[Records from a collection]
- - -

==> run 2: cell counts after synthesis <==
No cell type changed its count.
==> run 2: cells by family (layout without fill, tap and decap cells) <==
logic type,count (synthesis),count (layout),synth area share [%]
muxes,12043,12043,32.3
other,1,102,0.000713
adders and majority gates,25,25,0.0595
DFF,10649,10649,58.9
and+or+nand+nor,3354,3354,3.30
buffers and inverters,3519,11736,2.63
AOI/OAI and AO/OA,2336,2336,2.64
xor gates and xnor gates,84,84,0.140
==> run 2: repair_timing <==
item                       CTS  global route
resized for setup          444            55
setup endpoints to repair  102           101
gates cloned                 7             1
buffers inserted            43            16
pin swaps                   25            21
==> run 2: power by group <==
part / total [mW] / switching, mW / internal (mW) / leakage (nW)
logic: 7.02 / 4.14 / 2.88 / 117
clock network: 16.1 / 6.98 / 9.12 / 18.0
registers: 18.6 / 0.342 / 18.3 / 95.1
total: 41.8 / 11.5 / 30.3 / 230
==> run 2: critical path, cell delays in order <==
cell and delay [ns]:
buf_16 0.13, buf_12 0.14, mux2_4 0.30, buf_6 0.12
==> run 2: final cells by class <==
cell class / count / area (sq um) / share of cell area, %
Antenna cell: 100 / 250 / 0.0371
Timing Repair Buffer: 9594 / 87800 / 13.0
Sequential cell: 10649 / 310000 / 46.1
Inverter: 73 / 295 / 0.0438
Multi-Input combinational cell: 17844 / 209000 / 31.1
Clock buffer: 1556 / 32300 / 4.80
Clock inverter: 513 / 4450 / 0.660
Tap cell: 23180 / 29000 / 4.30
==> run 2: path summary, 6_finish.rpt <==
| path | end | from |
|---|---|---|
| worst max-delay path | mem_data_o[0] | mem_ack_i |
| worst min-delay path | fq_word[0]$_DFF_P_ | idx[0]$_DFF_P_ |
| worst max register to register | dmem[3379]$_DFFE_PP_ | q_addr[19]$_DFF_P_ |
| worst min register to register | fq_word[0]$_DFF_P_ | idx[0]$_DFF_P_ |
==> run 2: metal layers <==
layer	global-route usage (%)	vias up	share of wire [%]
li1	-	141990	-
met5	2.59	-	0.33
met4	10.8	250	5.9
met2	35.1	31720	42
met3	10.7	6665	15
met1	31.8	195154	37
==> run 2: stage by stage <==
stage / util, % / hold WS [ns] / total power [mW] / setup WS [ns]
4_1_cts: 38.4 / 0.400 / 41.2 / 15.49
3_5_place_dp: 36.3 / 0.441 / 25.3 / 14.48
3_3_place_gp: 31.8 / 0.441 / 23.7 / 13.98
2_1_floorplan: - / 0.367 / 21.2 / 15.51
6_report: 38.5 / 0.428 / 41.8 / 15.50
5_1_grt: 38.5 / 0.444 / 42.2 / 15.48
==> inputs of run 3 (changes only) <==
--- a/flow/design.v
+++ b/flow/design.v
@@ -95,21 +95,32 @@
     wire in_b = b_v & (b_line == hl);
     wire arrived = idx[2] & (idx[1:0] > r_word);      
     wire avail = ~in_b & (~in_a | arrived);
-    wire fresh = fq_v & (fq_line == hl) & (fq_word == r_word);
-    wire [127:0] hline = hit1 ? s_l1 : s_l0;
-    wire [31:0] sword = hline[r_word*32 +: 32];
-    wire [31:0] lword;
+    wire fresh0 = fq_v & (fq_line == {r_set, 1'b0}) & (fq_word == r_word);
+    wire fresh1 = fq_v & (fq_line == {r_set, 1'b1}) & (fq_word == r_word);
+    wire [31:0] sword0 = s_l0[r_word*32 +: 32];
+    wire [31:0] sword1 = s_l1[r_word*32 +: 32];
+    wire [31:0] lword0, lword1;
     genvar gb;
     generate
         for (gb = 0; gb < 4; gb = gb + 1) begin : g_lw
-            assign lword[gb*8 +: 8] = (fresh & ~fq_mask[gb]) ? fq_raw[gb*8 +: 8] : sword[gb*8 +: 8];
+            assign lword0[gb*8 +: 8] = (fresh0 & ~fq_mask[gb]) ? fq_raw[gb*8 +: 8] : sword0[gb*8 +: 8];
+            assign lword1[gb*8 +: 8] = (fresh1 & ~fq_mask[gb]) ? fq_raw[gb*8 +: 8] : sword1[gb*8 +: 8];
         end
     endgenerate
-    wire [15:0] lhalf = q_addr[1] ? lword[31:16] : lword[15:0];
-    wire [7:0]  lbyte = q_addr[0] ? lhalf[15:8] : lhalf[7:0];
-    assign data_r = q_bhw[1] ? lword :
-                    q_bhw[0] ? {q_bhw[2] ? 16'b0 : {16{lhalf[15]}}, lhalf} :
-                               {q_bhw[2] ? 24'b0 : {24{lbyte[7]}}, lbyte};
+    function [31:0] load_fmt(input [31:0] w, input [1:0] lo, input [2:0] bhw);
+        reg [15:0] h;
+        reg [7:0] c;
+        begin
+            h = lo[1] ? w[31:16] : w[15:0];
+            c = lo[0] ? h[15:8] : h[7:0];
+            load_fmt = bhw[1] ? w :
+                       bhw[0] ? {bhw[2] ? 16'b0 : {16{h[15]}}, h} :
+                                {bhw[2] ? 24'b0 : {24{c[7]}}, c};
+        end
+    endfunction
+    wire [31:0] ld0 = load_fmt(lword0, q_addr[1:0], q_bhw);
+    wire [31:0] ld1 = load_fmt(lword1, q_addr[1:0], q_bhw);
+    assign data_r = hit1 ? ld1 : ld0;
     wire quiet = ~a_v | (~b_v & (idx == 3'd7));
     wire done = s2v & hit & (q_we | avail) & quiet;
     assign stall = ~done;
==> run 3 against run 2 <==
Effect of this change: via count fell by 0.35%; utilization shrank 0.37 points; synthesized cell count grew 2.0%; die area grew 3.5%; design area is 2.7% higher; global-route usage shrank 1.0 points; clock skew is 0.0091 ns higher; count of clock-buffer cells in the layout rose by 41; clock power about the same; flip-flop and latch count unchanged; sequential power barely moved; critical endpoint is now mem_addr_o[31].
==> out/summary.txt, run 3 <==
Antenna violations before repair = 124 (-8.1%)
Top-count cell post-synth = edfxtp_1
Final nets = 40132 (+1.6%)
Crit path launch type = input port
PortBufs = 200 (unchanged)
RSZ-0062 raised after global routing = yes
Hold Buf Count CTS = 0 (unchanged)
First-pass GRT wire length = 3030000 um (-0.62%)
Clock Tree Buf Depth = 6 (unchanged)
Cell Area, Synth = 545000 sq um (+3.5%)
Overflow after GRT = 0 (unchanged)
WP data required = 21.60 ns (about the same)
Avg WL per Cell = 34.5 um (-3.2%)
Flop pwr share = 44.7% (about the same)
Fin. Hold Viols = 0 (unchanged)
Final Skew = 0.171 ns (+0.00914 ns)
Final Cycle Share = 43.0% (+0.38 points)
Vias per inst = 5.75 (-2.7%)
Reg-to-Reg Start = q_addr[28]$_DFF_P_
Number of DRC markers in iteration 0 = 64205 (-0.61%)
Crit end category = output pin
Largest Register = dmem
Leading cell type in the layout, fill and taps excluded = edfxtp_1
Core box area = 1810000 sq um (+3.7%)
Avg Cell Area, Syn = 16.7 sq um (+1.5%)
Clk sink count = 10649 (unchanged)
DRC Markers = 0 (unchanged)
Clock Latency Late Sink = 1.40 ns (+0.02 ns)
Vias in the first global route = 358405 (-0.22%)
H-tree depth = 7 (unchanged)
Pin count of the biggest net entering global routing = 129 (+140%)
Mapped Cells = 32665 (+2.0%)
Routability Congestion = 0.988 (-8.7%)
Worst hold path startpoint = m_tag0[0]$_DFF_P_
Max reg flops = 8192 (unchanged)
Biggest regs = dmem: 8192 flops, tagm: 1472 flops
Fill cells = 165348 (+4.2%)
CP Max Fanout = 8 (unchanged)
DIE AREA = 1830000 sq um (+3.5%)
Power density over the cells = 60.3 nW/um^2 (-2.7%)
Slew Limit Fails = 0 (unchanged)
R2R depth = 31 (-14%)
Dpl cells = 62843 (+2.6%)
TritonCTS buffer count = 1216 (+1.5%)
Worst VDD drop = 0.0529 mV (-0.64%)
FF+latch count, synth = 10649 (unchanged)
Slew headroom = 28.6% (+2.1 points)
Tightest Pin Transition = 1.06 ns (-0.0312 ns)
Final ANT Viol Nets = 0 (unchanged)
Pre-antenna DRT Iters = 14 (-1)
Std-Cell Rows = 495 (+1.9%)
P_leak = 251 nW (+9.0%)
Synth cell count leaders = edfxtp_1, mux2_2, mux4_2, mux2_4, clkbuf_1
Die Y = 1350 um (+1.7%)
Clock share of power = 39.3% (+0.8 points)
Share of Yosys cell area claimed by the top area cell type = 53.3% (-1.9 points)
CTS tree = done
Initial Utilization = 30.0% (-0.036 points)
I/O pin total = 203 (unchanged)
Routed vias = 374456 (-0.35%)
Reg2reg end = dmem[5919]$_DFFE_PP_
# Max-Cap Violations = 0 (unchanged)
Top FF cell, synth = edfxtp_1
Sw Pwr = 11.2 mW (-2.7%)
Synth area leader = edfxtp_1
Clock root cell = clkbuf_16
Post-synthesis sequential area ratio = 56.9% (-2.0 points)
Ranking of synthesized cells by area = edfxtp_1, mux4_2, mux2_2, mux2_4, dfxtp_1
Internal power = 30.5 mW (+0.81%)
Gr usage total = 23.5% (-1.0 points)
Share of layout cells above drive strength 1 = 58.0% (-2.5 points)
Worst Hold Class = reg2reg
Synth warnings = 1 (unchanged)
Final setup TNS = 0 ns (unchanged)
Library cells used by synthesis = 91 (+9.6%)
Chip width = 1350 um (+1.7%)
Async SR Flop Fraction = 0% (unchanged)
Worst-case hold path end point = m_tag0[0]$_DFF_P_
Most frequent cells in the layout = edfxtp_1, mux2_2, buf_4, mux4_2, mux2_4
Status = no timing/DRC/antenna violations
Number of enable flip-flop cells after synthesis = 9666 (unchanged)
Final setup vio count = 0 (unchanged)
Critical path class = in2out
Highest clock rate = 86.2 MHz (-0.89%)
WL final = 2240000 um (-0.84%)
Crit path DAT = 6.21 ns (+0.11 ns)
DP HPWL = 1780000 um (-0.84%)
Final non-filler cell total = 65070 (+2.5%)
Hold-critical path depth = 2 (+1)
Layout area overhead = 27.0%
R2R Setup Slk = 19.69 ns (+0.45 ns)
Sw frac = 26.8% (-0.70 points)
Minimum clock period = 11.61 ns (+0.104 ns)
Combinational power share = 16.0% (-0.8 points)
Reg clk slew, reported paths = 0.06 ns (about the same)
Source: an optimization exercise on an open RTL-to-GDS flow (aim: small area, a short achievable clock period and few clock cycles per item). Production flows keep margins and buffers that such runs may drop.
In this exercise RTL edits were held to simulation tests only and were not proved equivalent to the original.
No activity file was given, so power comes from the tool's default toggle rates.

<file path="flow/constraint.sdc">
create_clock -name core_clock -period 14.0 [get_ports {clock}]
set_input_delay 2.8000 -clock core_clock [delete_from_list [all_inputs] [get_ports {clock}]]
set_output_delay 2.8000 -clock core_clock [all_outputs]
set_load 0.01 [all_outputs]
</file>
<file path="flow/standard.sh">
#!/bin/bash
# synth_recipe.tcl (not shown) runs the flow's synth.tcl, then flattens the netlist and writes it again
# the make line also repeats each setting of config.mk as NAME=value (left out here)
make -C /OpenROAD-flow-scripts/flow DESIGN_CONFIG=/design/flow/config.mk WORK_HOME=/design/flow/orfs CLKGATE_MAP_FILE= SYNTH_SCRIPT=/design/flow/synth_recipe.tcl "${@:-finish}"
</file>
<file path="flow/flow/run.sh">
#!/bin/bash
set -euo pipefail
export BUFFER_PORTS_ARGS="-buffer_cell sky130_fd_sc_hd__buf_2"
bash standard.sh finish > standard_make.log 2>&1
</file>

- - -

» **Work task**: The response must hold only the lines above from the line with "data_r = q_bhw[1]" through the line with "run 3 against", each copied exactly, both ends kept.

» **Reply**:
-    assign data_r = q_bhw[1] ? lword :
-                    q_bhw[0] ? {q_bhw[2] ? 16'b0 : {16{lhalf[15]}}, lhalf} :
-                               {q_bhw[2] ? 24'b0 : {24{lbyte[7]}}, lbyte};
+    function [31:0] load_fmt(input [31:0] w, input [1:0] lo, input [2:0] bhw);
+        reg [15:0] h;
+        reg [7:0] c;
+        begin
+            h = lo[1] ? w[31:16] : w[15:0];
+            c = lo[0] ? h[15:8] : h[7:0];
+            load_fmt = bhw[1] ? w :
+                       bhw[0] ? {bhw[2] ? 16'b0 : {16{h[15]}}, h} :
+                                {bhw[2] ? 24'b0 : {24{c[7]}}, c};
+        end
+    endfunction
+    wire [31:0] ld0 = load_fmt(lword0, q_addr[1:0], q_bhw);
+    wire [31:0] ld1 = load_fmt(lword1, q_addr[1:0], q_bhw);
+    assign data_r = hit1 ? ld1 : ld0;
     wire quiet = ~a_v | (~b_v & (idx == 3'd7));
     wire done = s2v & hit & (q_we | avail) & quiet;
     assign stall = ~done;
==> run 3 against run 2 <==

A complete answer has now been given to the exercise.